Tomorrow (Saturday, July 30) marks the 20th anniversary of the enactment of Pub.L. 107-204; also known as the Sarbanes-Oxley Act or SOX. Introduced as the broadest-sweeping legislation to affect corporations and public accounting since the 1933 securities act, SOX made a significant impact on audit, accounting, and financial reporting practices in public corporations, worldwide. It also provided a wake-up call for private companies, and it has become a standard for nonprofit organizations as well.
The Ethics & Compliance Initiative (ECI) was privileged to have Mike Oxley – the “OX” part of SOX – serve as chairman of our board of directors for almost 7 years, until his untimely death in 2016. I got to know Mike well, and because of that, when SOX reaches a milestone it makes me think about the importance of the legislation that is a big part of his legacy. I recalled writing an article about the milestone for the 15th anniversary of SOX; I thought I’d refresh and repost it now for the 20th. After all, many of the reasons that SOX made an impact are still relevant today. How did SOX make a difference?

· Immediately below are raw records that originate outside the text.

--- config.mk ---
export PLATFORM = sky130hd
export DESIGN_NAME = breakout
export DESIGN_NICKNAME = breakout
export VERILOG_FILES = /design/flow/design.v
export SDC_FILE = /design/flow/constraint.sdc
export NUM_CORES = 4
export LEC_CHECK = 0
export ABC_AREA = 1
export CAP_MARGIN = 0
export CELL_PAD_IN_SITES_DETAIL_PLACEMENT = 0
export CORE_MARGIN = 2
export CORE_UTILIZATION = 38
export CTS_CLUSTER_SIZE = 14
export GPL_ROUTABILITY_DRIVEN = 1
export GPL_TIMING_DRIVEN = 0
export MIN_ROUTING_LAYER = met2
export PLACE_DENSITY_LB_ADDON = 0.17
export SETUP_SLACK_MARGIN = 0.1
export SLEW_MARGIN = 20
export TNS_END_PERCENT = 75
--- design.v ---
`timescale 1ns / 1ns  
module paddle_control(
    input clk,
    input en,
    input resetn,
    input [1:0] go,  
	 input [8:0] ball_x,
	 input [7:0] ball_y,
	 output reg [2:0] PADDLE_HIT,
    output reg draw,
	 output reg [8:0] current_state
    );
    reg [8:0] next_state; 
    localparam  BRICK_WIDTH = 8'd16,
					 BRICK_HEIGHT = 8'd8,
					 PADDLE_WIDTH= 8'd32,  
					 PADDLE_HEIGHT = 8'd2,
					 PADDLE_SIZE = 8'd32,
					 PADDLE_Y_POS = 9'd220;    
    always @(posedge clk)
    if(en) begin
		if(resetn) begin
         case (current_state)
					9'd8: current_state <= 2'd2 * go[0] + current_state;  
					9'd280: current_state <= current_state - (2'd2 * go[1]);  
            default: current_state <= (2'd2 * go[0]) - (2'd2 * go[1]) + current_state;  
         endcase
			if (go[0] || go[1]) draw <= 1'b1;
			else draw <= 1'b0;
		end
		if(resetn == 1'b0) begin
			draw <= 1'b1;
			current_state <= 9'd152;
		end
    end  
	 always@(posedge clk) if(en) begin
		PADDLE_HIT <= 0;
		if(ball_y >= PADDLE_Y_POS && ball_y <= PADDLE_Y_POS + 9'd3 && ball_x >= current_state && ball_x <= current_state + PADDLE_WIDTH)  
			PADDLE_HIT <= ((ball_x - current_state) / 9'd8) + 1'b1;
	 end
endmodule
`timescale 1ns / 1ns  
module ball_control(input clk, 
	input en,
	input reset,
	input [2:0] PADDLE_HIT,
	output reg [8:0] x,
	output reg [7:0] y,
	output reg BRICK_HIT,
	output reg [8:0] brick_x,
	output reg [7:0] brick_y
	);
	localparam LEFT_UP = 3'd0, UP_LEFT = 3'd1, UP_RIGHT = 3'd2, RIGHT_UP = 3'd3, LEFT_DOWN = 3'd4, DOWN_LEFT = 3'd5, DOWN_RIGHT = 3'd6, RIGHT_DOWN = 3'd7,
					LEFT_WALL_X = 9'd12,
					TOP_WALL_Y = 8'd20,
					RIGHT_WALL_X = 9'd320 - 9'd12,
					BRICK_WIDTH = 9'd32, BRICK_HEIGHT = 8'd4,
					BRICK_ONE_X = 9'd100, BRICK_ONE_Y = 8'd60,
					BRICK_TWO_X = 9'd150, BRICK_TWO_Y = 8'd60,
					BRICK_THREE_X = 9'd200, BRICK_THREE_Y = 8'd60;
	reg [8:0] d_x;
	reg [7:0] d_y;
	reg [2:0] current_direction;
	reg [1:0] WALL_HIT; 
	reg [2:0] status;  
	always @(posedge clk) if(en) begin
		case(current_direction)
			LEFT_UP: begin
				d_x <= -9'd2;
				d_y <= -8'd1;
			end
			UP_LEFT: begin
				d_x <= -9'd1;
				d_y <= -8'd2;
			end
			UP_RIGHT: begin
				d_x <= 9'd1;
				d_y <= -8'd2;
			end
			RIGHT_UP: begin
				d_x <= 9'd2;
				d_y <= -8'd1;
			end
			LEFT_DOWN: begin
				d_x <= -9'd2;
				d_y <= 8'd1;
			end
			DOWN_LEFT: begin
				d_x <= -9'd1;
				d_y <= 8'd2;
			end
			DOWN_RIGHT: begin
				d_x <= 9'd1;
				d_y <= 8'd2;
			end
			RIGHT_DOWN: begin
				d_x <= 9'd2;
				d_y <= 8'd1;
			end
		endcase
		if(!reset) begin
			x <= 9'd160;
			y <= 8'd218;
			current_direction <= UP_RIGHT; 
			d_x <= 9'd1;
			d_y <= -8'd2;
		end
		if(!reset) begin 
			status <= 3'b111;
			BRICK_HIT <= 1'b0;
		end
		BRICK_HIT <= 1'b0;
		if(y >= BRICK_ONE_Y && y <= (BRICK_ONE_Y + BRICK_HEIGHT) && x >= BRICK_ONE_X && x <= (BRICK_ONE_X + BRICK_WIDTH) && status[0] == 1'b1) begin
			BRICK_HIT <= 1'b1;
			brick_x <= BRICK_ONE_X; brick_y <= BRICK_ONE_Y;
			status[0] <= 1'b0;
			if(current_direction == LEFT_UP || current_direction == UP_LEFT || current_direction == RIGHT_UP || current_direction == UP_RIGHT)
				current_direction <= ((x - BRICK_ONE_X) / 9'd8) + 3'd4;
			else 
				current_direction <= (x - BRICK_ONE_X) / 9'd8;
		end
		if(y >= BRICK_TWO_Y && y <= (BRICK_TWO_Y + BRICK_HEIGHT) && x >= BRICK_TWO_X && x <= (BRICK_TWO_X + BRICK_WIDTH) && status[1] == 1'b1) begin
			BRICK_HIT <= 1'b1;
			brick_x <= BRICK_TWO_X; brick_y <= BRICK_TWO_Y;
			status[1] <= 1'b0;
			if(current_direction == LEFT_UP || current_direction == UP_LEFT || current_direction == RIGHT_UP || current_direction == UP_RIGHT)
				current_direction <= ((x - BRICK_TWO_X) / 9'd8) + 3'd4;
			else 
				current_direction <= (x - BRICK_TWO_X) / 9'd8;
		end
		if(y >= BRICK_THREE_Y && y <= (BRICK_THREE_Y + BRICK_HEIGHT) && x >= BRICK_THREE_X && x <= (BRICK_THREE_X + BRICK_WIDTH) && status[2] == 1'b1) begin
			BRICK_HIT <= 1'b1;
			brick_x <= BRICK_THREE_X; brick_y <= BRICK_THREE_Y;
			status[2] <= 1'b0;
			if(current_direction == LEFT_UP || current_direction == UP_LEFT || current_direction == RIGHT_UP || current_direction == UP_RIGHT)
				current_direction <= ((x - BRICK_THREE_X) / 9'd8) + 3'd4;
			else 
				current_direction <= (x - BRICK_THREE_X) / 9'd8;
		end
		if(reset && PADDLE_HIT !== 0) current_direction <= PADDLE_HIT - 3'b1;
		if(reset && WALL_HIT !== 0) begin
			case(WALL_HIT)
				2'd1: begin case(current_direction)
							LEFT_UP: begin current_direction <= RIGHT_UP;
											d_x <= 9'd2;
											d_y <= -8'd1;
										end
							UP_LEFT: begin current_direction <= UP_RIGHT;
											d_x <= 9'd1;
											d_y <= -8'd2;
										end
							LEFT_DOWN: begin current_direction <= RIGHT_DOWN;
												d_x <= 9'd2;
												d_y <= 8'd1;
											end
							DOWN_LEFT: begin current_direction <= DOWN_RIGHT;
												d_x <= 9'd1;
												d_y <= 8'd2;
											end
						endcase
					end
				2'd2: begin case(current_direction)
							LEFT_UP: begin current_direction <= LEFT_DOWN;
											d_x <= -9'd2;
											d_y <= 8'd1;
										end
							UP_LEFT: begin current_direction <= DOWN_LEFT;
											d_x <= -9'd1;
											d_y <= 8'd2;
										end
							RIGHT_UP: begin current_direction <= RIGHT_DOWN;
											d_x <= 9'd2;
											d_y <= 8'd1;
										end
							UP_RIGHT: begin current_direction <= DOWN_RIGHT;
												d_x <= 9'd1;
												d_y <= 8'd2;
										end
						endcase
					end
				2'd3: begin case(current_direction)
							RIGHT_UP: begin current_direction <= LEFT_UP;
											d_x <= -9'd2;
											d_y <= -8'd1;
										end
							UP_RIGHT: begin current_direction <= UP_LEFT;
											d_x <= -9'd1;
											d_y <= -8'd2;
										end
							RIGHT_DOWN: begin current_direction <= LEFT_DOWN;
												d_x <= -9'd2;
												d_y <= 8'd1;
										end
							DOWN_RIGHT: begin current_direction <= DOWN_LEFT;
												d_x <= -9'd2;
												d_y <= 8'd1;
										end
						endcase
					end
			endcase
		end
		if(reset) begin 
			x <= x + d_x;
			y <= y + d_y;
		end
		if(y >= 8'd235 && y <= 8'd240) begin
			d_x <= 1'b0;
			d_y <= 1'b0;
		end
	end
	always @(posedge clk) if(en) begin
		if(!reset) WALL_HIT <= 2'b0;
		else begin
			if(x <= LEFT_WALL_X) WALL_HIT <= 2'd1; 
			else begin
				if(y <= TOP_WALL_Y) WALL_HIT <= 2'd2;
				else begin
					if(x >= RIGHT_WALL_X) WALL_HIT <= 2'd3;
					else WALL_HIT <= 2'b0;
				end
			end
		end
	end
endmodule
`timescale 1ns / 1ns  
module new_draw(input clk,
	input reset,
	input [8:0] paddle_pos,
	input p_draw,
	input [8:0] ball_x,
	input [7:0] ball_y,
	input fps,
	input BRICK_HIT,
	input [8:0] brick_x,
	input [7:0] brick_y,
	output reg [8:0] x,
	output reg [7:0] y,
	output reg [2:0] color,
	output reg wren);
	reg [30:0] current_state, next_state;	
	reg [8:0] current_paddle;
	reg [8:0] current_ball_x;
	reg [7:0] current_ball_y;
	reg [3:0] current_brick;
	reg paddle_draw;
	reg ball_draw;
	reg brick_hit;
	reg [15:0] wall_draw_progress;
	reg [6:0] paddle_draw_progress;
	reg [31:0] reset_progress;
	reg [8:0] brick_draw_progress;
	localparam  PADDLE_SIZE = 8'd64,
					INIT = 32'd0,
					LEFT_WALL_FINISHED = INIT + 32'd1920,
					TOP_WALL_FINISHED = LEFT_WALL_FINISHED + 32'd2560,
					RIGHT_WALL_FINISHED = TOP_WALL_FINISHED + 32'd1920,
					DRAW_BRICKS = RIGHT_WALL_FINISHED + 1,
					BRICKS_FINISHED = DRAW_BRICKS + 32'd128,
					WAIT = BRICKS_FINISHED + 1'd1,
					PADDLE_ERASE_START = WAIT + 1'd1,
					PADDLE_DRAW_START = PADDLE_ERASE_START + PADDLE_SIZE + 1'd1,
					PADDLE_CYCLE_END = PADDLE_DRAW_START + PADDLE_SIZE + 1'd1,
					BALL_ERASE = PADDLE_CYCLE_END + 1,
					BALL_DRAW = BALL_ERASE + 2'd2,
					BALL_CYCLE_END = BALL_DRAW + 2'd2,
					RESET_START = BRICK_ERASE_END + 1'b1,
					RESET_END = RESET_START + 32'd76800,
					BRICK_ERASE_START = BALL_CYCLE_END + 1'b1,
					BRICK_ERASE_END = BRICK_ERASE_START + 8'd128;
	always @(posedge clk) begin
		case (current_state)
			WAIT: next_state <= ball_draw ? BALL_ERASE : (paddle_draw ? PADDLE_ERASE_START: WAIT);  
			PADDLE_CYCLE_END: next_state <= (ball_draw ? BALL_ERASE : WAIT);
			BALL_CYCLE_END: next_state <= (brick_hit ? BRICK_ERASE_START : WAIT);
			BRICKS_FINISHED: begin
				if(current_brick < 3'd3) next_state <= DRAW_BRICKS;
				else next_state <= WAIT;
			end
			BRICK_ERASE_END: next_state <= (paddle_draw ? PADDLE_ERASE_START : WAIT);
			RESET_END: next_state <= INIT;
			default: next_state <= current_state + 1'd1;
		endcase			
		if(!reset) begin
			current_state <= INIT;
		end
		else current_state <= next_state;
	end
	always @(posedge clk) begin
		if(fps) ball_draw <= 1'b1;
		if(BRICK_HIT) brick_hit <= 1'b1;
		if(!reset) begin 
			brick_hit <= 1'b0;
			current_brick <= 3'b0;
		end
		case (current_state)
			INIT: begin 
				wall_draw_progress <= 16'd0;
				wren <= 1'b1;
			end	
			LEFT_WALL_FINISHED: begin
				wall_draw_progress <= 16'd0;
			end
			TOP_WALL_FINISHED: begin
				wall_draw_progress <= 16'd0;
			end
			WAIT: begin
				paddle_draw <= p_draw;
				wren <= 1'b0;
			end
			PADDLE_ERASE_START: begin 
				wren <= 1'b1;
				paddle_draw_progress <= 6'd0;
			end
			PADDLE_DRAW_START: begin
				paddle_draw_progress <= 6'd0;
				current_paddle <= paddle_pos;
			end
			PADDLE_CYCLE_END: paddle_draw <= 1'b0;
			BALL_ERASE: wren <= 1'b1;
			BALL_DRAW: begin
				current_ball_x <= ball_x;
				current_ball_y <= ball_y;
			end
			BALL_CYCLE_END: ball_draw <= 1'b0;
			RESET_START: begin 
				wren <= 1'b1;
				reset_progress <= 32'd0;
				y <= 8'd8;
			end
			DRAW_BRICKS: begin 
				wren <= 1'b1;
				brick_draw_progress <= 9'd0;
				current_brick <= current_brick + 1'b1;
			end
			BRICKS_FINISHED: wren <= 1'b0;
			BRICK_ERASE_START: brick_draw_progress <= 9'd0;
			BRICK_ERASE_END: brick_hit <= 1'b0;
			default: begin
				if(INIT < current_state && current_state < LEFT_WALL_FINISHED) begin
					color <= 3'b100;
					x <= wall_draw_progress % 4'd8;
					y <= wall_draw_progress / 4'd8;
				end
				if(LEFT_WALL_FINISHED < current_state && current_state < TOP_WALL_FINISHED) begin
					color <= 3'b100;
					x <= wall_draw_progress % 9'd320;
					y <= wall_draw_progress / 9'd320;
				end
				if(TOP_WALL_FINISHED < current_state && current_state < RIGHT_WALL_FINISHED) begin
					color <= 3'b100;
					x <= 9'd320 - (wall_draw_progress % 4'd8);
					y <= wall_draw_progress / 4'd8;
				end
				if(PADDLE_ERASE_START < current_state && current_state < PADDLE_DRAW_START) begin
					color <= 3'b000;
					x <= current_paddle + (paddle_draw_progress % 6'd32);
					y <= 9'd220 + (paddle_draw_progress / 6'd32);
				end
				if(PADDLE_DRAW_START < current_state && current_state < PADDLE_CYCLE_END) begin
					color <= 3'b001;
					x <= current_paddle + (paddle_draw_progress % 6'd32);
					y <= 9'd220 + (paddle_draw_progress / 6'd32);
				end
				if(BALL_ERASE < current_state && current_state < BALL_DRAW) begin
					color <= 3'b000;
					x <= current_ball_x;
					y <= current_ball_y;
				end
				if(BALL_DRAW < current_state && current_state < BALL_CYCLE_END) begin
					color <= 3'b010;
					x <= current_ball_x;
					y <= current_ball_y;
				end
				if(RESET_START < current_state && current_state < RESET_END) begin
					color<= 3'b000;
					x <= reset_progress % 9'd320;
					y <= reset_progress / 9'd320;
				end
				if(DRAW_BRICKS < current_state && current_state < BRICKS_FINISHED && current_brick == 4'd1) begin
					color <= 3'b110;
					x <= 9'd100 + (brick_draw_progress % 9'd32);
					y <= 8'd60 + (brick_draw_progress / 8'd32);
				end
				if(DRAW_BRICKS < current_state && current_state < BRICKS_FINISHED && current_brick == 4'd2) begin
					color <= 3'b110;
					x <= 9'd150 + (brick_draw_progress % 9'd32);
					y <= 8'd60 + (brick_draw_progress / 8'd32);
				end
				if(DRAW_BRICKS < current_state && current_state < BRICKS_FINISHED && current_brick == 4'd3) begin
					color <= 3'b110;
					x <= 9'd200 + (brick_draw_progress % 9'd32);
					y <= 8'd60 + (brick_draw_progress / 8'd32);
				end
				if(BRICK_ERASE_START < current_state && current_state < BRICK_ERASE_END) begin
					wren <= 1'b1;
					color <= 3'b000;
					x <= brick_x + (brick_draw_progress % 9'd32);
					y <= brick_y + (brick_draw_progress / 8'd32);
				end
				wall_draw_progress <= wall_draw_progress + 1'b1;
				paddle_draw_progress <= paddle_draw_progress + 1'b1;
				reset_progress <= reset_progress + 1'b1;
				brick_draw_progress <= brick_draw_progress + 1'b1;
			end
		endcase
		if(!reset) begin
			x <= 9'd0;
			y <= 8'd0;
			color <= 3'b000;
			paddle_draw <= 1'b0;
			current_paddle <= 9'd152;
			current_ball_x <= 9'd160;
			current_ball_y <= 8'd218;
		end
	end
endmodule
`timescale 1ns / 1ns  
module breakout
	(
		input         clk,
		input         resetn,        
		input  [1:0]  go,            
		input         paddle_tick,   
		input         ball_tick,     
		output [8:0]  x,
		output [7:0]  y,
		output [2:0]  colour,
		output        plot
	);
	 wire draw_paddle;
	 wire[8:0] paddle_pos;
	 wire[8:0] ball_x; wire [7:0] ball_y;
	 wire[2:0] BALL_HIT;
	 wire BRICK_HIT;
	 wire [8:0] brick_x;
	 wire [7:0] brick_y;
	 wire fps_clock = paddle_tick | ~resetn;
	 wire thirty_clock = ball_tick | ~resetn;
	paddle_control PC(.clk(clk), .en(fps_clock), .resetn(resetn), .go(go), .ball_x(ball_x), .ball_y(ball_y), .draw(draw_paddle), .current_state(paddle_pos), .PADDLE_HIT(BALL_HIT));
	ball_control BC(.clk(clk), .en(thirty_clock), .reset(resetn), .x(ball_x), .y(ball_y), .PADDLE_HIT(BALL_HIT), .BRICK_HIT(BRICK_HIT), .brick_x(brick_x), .brick_y(brick_y));
	new_draw ND(.clk(clk), .reset(resetn), .paddle_pos(paddle_pos), .p_draw(draw_paddle), .ball_x(ball_x), .ball_y(ball_y), .x(x), .y(y), .color(colour), .wren(plot), .fps(thirty_clock), .BRICK_HIT(BRICK_HIT), .brick_x(brick_x), .brick_y(brick_y));
endmodule
--- run.sh ---
#!/bin/bash
# the make line also repeats each setting of config.mk as NAME=value (left out here)
make -C /OpenROAD-flow-scripts/flow DESIGN_CONFIG=/design/flow/config.mk WORK_HOME=/design/flow/orfs CLKGATE_MAP_FILE= finish
--- constraint.sdc ---
create_clock -name core_clock -period 7.83 [get_ports {clk}]
set_input_delay 1.5660 -clock core_clock [delete_from_list [all_inputs] [get_ports {clk}]]
set_output_delay 1.5660 -clock core_clock [all_outputs]
set_load 0.01 [all_outputs]
==> results of run 1 <==
[what timing repair did]
action	4_1_cts	5_1_grt
setup buffers	41	33
gates cloned	1	0
pin swaps	48	95
gates resized	117	166
setup endpoints to repair	11	11
[through the flow]
stage,setup TNS (ps),cells
after floorplan,-5280,2356
after global placement,-32530,2973
after detailed placement,-27260,2977
after CTS,-17470,3071
after global routing,-28700,3105
final,-19890,3106
[per-layer routing]
metal / vias to the layer above / wire [µm] / global-route usage [%] / part of all wire [%]
met5: - / 646 / 14.9 / 1.1
met1: 8144 / 0 / - / 0
li1: 8133 / - / - / -
met2: 6095 / 27800 / 41.9 / 49
met3: 662 / 23000 / 48.4 / 41
met4: 30 / 5290 / 6.57 / 9.3
[cell type report]
cell class / instances / area [µm²] / share of cell area [%]
plain buffers: 45 / 278 / 1.34
repair buffers: 105 / 896 / 4.33
multi-input cells: 1670 / 10300 / 49.9
clock buffers: 47 / 953 / 4.61
clock inverters: 5 / 27.5 / 0.133
flip-flops and latches: 236 / 5930 / 28.6
inverters: 405 / 1540 / 7.45
well taps: 592 / 741 / 3.58
diodes: 1 / 2.50 / 0.0121
==> run_results.csv, run 1 <==
group,metric,value,unit
outcome,status,"complete, but fails checks",
outcome,check-failures,"negative setup slack",
final_layout,area_growth,23.2,%
critical_path,timing.critical_path.buf_inv,9,
sta,finalSetupViolCount,11,
power,clkPwrFrac,31.8,%
route,wl_per_cell,18.3,µm
yosys,ys_top_logic_family,"simple AND/OR/NAND/NOR gates",
final_layout,postLayoutCoreUtil,47.1,%
sta,rsz0062_at_grt,"yes",
yosys,yosysTopAreaCellShare,20.9,%
sta,layout_setup_ws,-2780,ps
hold_path,whs_path_depth,2,
flow_run,maxCapViolCount,0,
critical_path,critPathLaunch,"ND.current_state[14]",
cts,cts_buffers,28,
global_route,first_global_vias,24100,
critical_path,arrival,11110,ps
placement,placed_area,18000,µm²
critical_path,max_stage_delay,380,ps
floorplanning,die-area,45900,µm²
yosys,numSynthFlops,236,
global_route,grt_max_degree,35,
sta,finalCriticalPeriod,10610,ps
yosys,async_flop_share,0,%
yosys,largest_area_cell,"edfxtp_1",
critical_path,cp_data_required_time,8330,ps
sta,hold_viol,0,
hold_path,hold_end,"ND.current_state[23]",
power,finalPower,4.37,mW
yosys,synthAoiAreaFrac,15.4,%
power,seq_cell_power,1.70,mW
placement,place_hpwl,41.1,mm
route,vias_per_cell,7.43,
critical_path,slowest_stage,"dfxtp_1",
critical_path,r2r_cells,106,
critical_path,critPathCapture,"ND.x[6]",
power,p_comb,1.28,mW
cts,path_clk_slew,60,ps
final_layout,fin_nets,2581,
sta,worst_pin_slew,1160,ps
power,p_clk,1.39,mW
yosys,ys_sh_simple,29.7,%
placement,place_ws,-3600,ps
critical_path,r2r_slack,-2780,ps
yosys,synth_top_flop_cell,"dfxtp_1",
critical_path,path_class,"reg2reg",
cts,cts_tree,"done",
floorplanning,initial_core_util,38.2,%
critical_path,cp_max_fo,7,
placement,gp_congestion,0.974,
flow_run,warnings,49,
power,swShare,36.0,%
power,p_leak,9.51,nW
route,drtIter0Drc,4221,
hold_path,holdCritPathClass,"reg2reg",
yosys,avgSynthCellArea,7.13,µm²
floorplanning,core,43900,µm²
final_layout,n_fill_cell,4387,
sta,skew,32.7,ps
sta,fmax,94.3,MHz
cts,clockBufferDepth,3,
yosys,edf_count,117,
critical_path,endpoint_kind,"flop",
yosys,synth_stat.cells,2356,
critical_path,cp.depth,106,
hold_path,worstHoldStart,"ND.next_state[23]",
cts,clk_latency,600,ps
route,wirelength,56.7,mm
yosys,syn_nets,2446,
power,power_leader,"sequential cells",
global_route,antenna_found_initial,0,
yosys,mux_area_share,0,%
global_route,grt-ovfl-total,0,
route,firstDrtPassIters,12,
route,drc,0,
sta,finalClockPeriodUsage,135,%
floorplanning,die_width,214,µm
critical_path,cp_top_family,"simple AND/OR/NAND/NOR gates",
floorplanning,placement_rows,77,
yosys,yosysWarnings,3,
power,peakVddDrop,193,µV
yosys,netlist_instances,2356,
cts,hold_buffers,0,
cts,cts_sinks,236,
floorplanning,pin_count,27,
yosys,yosys_area,16800,µm²
power,switchingPower,1.57,mW
global_route,grtUsageTotal,35.7,%
route,ant_nets,0,
yosys,yosysMostFrequentCell,"nand2_1",
power,seqPwrFrac,39.0,%
sta,slew_headroom,22.7,%
yosys,synthAdderAreaFrac,6.48,%
placement,io_buffers,25,
yosys,postSynthSeqShare,35.1,%
critical_path,rr_startpoint,"ND.current_state[14]",
power,p_comb_share,29.2,%
yosys,ys_sh_xor,3.08,%
cts,root_buffer,"clkbuf_16",
yosys,top_cells_by_count,"nand2_1 (417), inv_1 (385), nor2_1 (239)",
yosys,synth_area,16800,µm²
sta,slew_viol_final,0,
yosys,topCellsByArea,"edfxtp_1 (21%), dfxtp_1 (14%), nand2_1 (9.3%)",
power,power_density,211,nW/µm²
cts,cts_max_level,1,
route,num_vias,23100,
global_route,grt_pass1_wl,87.0,mm
floorplanning,die.size.y,214,µm
sta,holdWs,406,ps
critical_path,rr_endpoint,"ND.x[6]",
final_layout,design_area,20700,µm²
yosys,ys_types,63,
power,p_int,2.80,mW
critical_path,worst_setup_path_start_kind,"flop",
==> run 2, diff against run 1 <==
- CAP_MARGIN: 0 -> 20
- CELL_PAD_IN_SITES_DETAIL_PLACEMENT: 0 -> unset
- CORE_UTILIZATION: 38 -> 72
- CTS_CLUSTER_SIZE: 14 -> 13
- GPL_ROUTABILITY_DRIVEN: 1 -> unset
- GPL_TIMING_DRIVEN: 0 -> unset
- MIN_ROUTING_LAYER: met2 -> unset
- PLACE_DENSITY: unset -> 0.65
- PLACE_DENSITY_LB_ADDON: 0.17 -> unset
- SETUP_SLACK_MARGIN: 0.1 -> unset
- TNS_END_PERCENT: 75 -> unset
- clock period: 7.83 -> 7.74 ns (I/O delays scaled with it)
==> run 2 against run 1 <==
Compared with the run above: die size decreased by 46%; synthesized cell count unchanged; area after synthesis unchanged; the flow now stops in 5_1_grt.
==> run_results.csv, run 2 <==
group,metric,value,unit
placement,placed_area,19100,µm²
floorplanning,die_width,157,µm
yosys,syn_nets,2446,
outcome,status,"stopped before the end",
floorplanning,initial_core_util,73.8,%
placement,io_buffers,26,
yosys,synth_stat.cells,2356,
yosys,ys_sh_xor,3.08,%
yosys,ys_top_logic_family,"simple AND/OR/NAND/NOR gates",
floorplanning,die.size.y,157,µm
yosys,topCellsByArea,"edfxtp_1 (21%), dfxtp_1 (14%), nand2_1 (9.3%)",
yosys,ys_types,63,
floorplanning,core,22800,µm²
cts,cts_buffers,26,
yosys,netlist_instances,2356,
yosys,avgSynthCellArea,7.13,µm²
cts,cts_max_level,1,
yosys,synthAdderAreaFrac,6.48,%
yosys,yosys_area,16800,µm²
yosys,async_flop_share,0,%
outcome,flow.stopped_at,"5_1_grt",
yosys,edf_count,117,
placement,dp.cells,2885,
yosys,largest_area_cell,"edfxtp_1",
yosys,mux_area_share,0,%
cts,clockBufferDepth,3,
yosys,postSynthSeqShare,35.1,%
yosys,yosysWarnings,3,
yosys,numSynthFlops,236,
cts,cts_sinks,236,
placement,gp_congestion,1.06,
yosys,synth_top_flop_cell,"dfxtp_1",
yosys,ys_sh_simple,29.7,%
yosys,synth_area,16800,µm²
floorplanning,placement_rows,55,
cts,hold_buffers,0,
floorplanning,die-area,24600,µm²
cts,root_buffer,"clkbuf_16",
placement,place_hpwl,38.3,mm
global_route,grt-ovfl-total,7,
yosys,yosysMostFrequentCell,"nand2_1",
outcome,firstError,"[ERROR GRT-0116] Global routing finished with congestion. Check the congestion regions in the DRC Viewer.",
global_route,grtUsageTotal,74.3,%
floorplanning,pin_count,27,
yosys,synthAoiAreaFrac,15.4,%
yosys,yosysTopAreaCellShare,20.9,%
yosys,top_cells_by_count,"nand2_1 (417), inv_1 (385), nor2_1 (239)",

First, SOX increased the veracity of financial statements, and put boards and business leaders on notice as to their accountability should fraud occur. SOX changed the composition of board audit committees by defining the experience that was required to serve as a member, and by encouraging committee members’ independence and knowledge. It’s also not a big stretch to think that because of SOX most CEOs and CFOs now take a moment to pause before they sign their names to their company financial statements. Additionally, it is impressive to see the number of procedures and internal controls that companies have implemented due to the SOX requirements to ensure that their statements are correct.
Second, SOX improved the quality of the audit process. Not only did it mandate that companies change audit partners on a regular basis to ensure objectivity; SOX also radically impacted the function of external auditors themselves. A new standard of independence was applied, modifying the services that an audit firm can provide to a client and the relationships that individual auditor can have. SOX also increased the reporting requirements of the auditor to the board audit committee, and it also established the Public Company Accounting Oversight Board (PCAOB) which is now the rule-making and enforcement arm for the auditing world.
Third, the Act made a bold statement about the importance of whistleblowers. SOX mandated the establishment of a confidential and anonymous reporting system for the receipt, resolution and retention of information related to misconduct. The mandate also provided new protections for individuals who report suspected fraud and abuse, and it also imposed criminal penalties on employers who retaliate against those who “blow the whistle.”
SOX was also the spark that ignited an industry. An ethics & compliance community existed before SOX was enacted, but it exploded after the bill became law. Compliance functions grew exponentially inside corporations, and with that came a greater need for support. As a result, ethics & compliance became professional career path; organizations like ECI expanded to provide continuing education and networking opportunities; and many service providers and consultants were established to help companies comply with the law. Many of us look at the industry now and point to the enactment of SOX as a watershed moment for our field.
Finally, SOX influenced regulation in other countries. For example, rules like Directive 2014/56/EU in Europe have established the frameworks for audits, public oversight of auditors and cooperation between EU authorities. The Committee of European Auditing Oversight Bodies functions in a way that reflects the PCAOB. And in the wake of the Wirecard scandal (arguably the Enron of Germany), the discussions that are taking place among public officials about the independence of auditors and protection of whistleblowers is reminiscent of the conversations held in Congress during the making of SOX.
Of course, SOX is not without its shortcomings. The Act ushered in what critics have called an overly restrictive regulatory environment in US financial markets, and the internal cost of compliance for any one company is substantial (and arguably onerous). To this day auditing firms struggle with the extent to which they must ensure their independence, and there continue to be opponents to some of the provisions for the protection of whistleblowers. Most importantly to me, while SOX has been an important contributor to the growth of “compliance” inside corporations, by its very nature it does not (and cannot) ensure the strengthening of ethical culture. Based on ECI’s ongoing research, a strong ethical culture is the biggest factor in reducing the likelihood that financial fraud will occur.
So was the enactment of SOX a good thing? If Mike were here, he would offer an emphatic “yes.” He would be proud that the United States has not seen financial fraud on the scale of Enron since the bill became law. Since its inception, SOX has been augmented by Dodd-Frank and refined by case law. Sox also increased public awareness of the importance of compliance, strengthened corporate oversight and internal controls, and boosted the quality of the work of the ethics & compliance industry. For all these reasons, I would agree with Mike that SOX has been a good thing. His family should continue to be proud for the contribution he made.
Happy anniversary, SOX. Thanks Mike, for your role in this important contribution. We still miss you.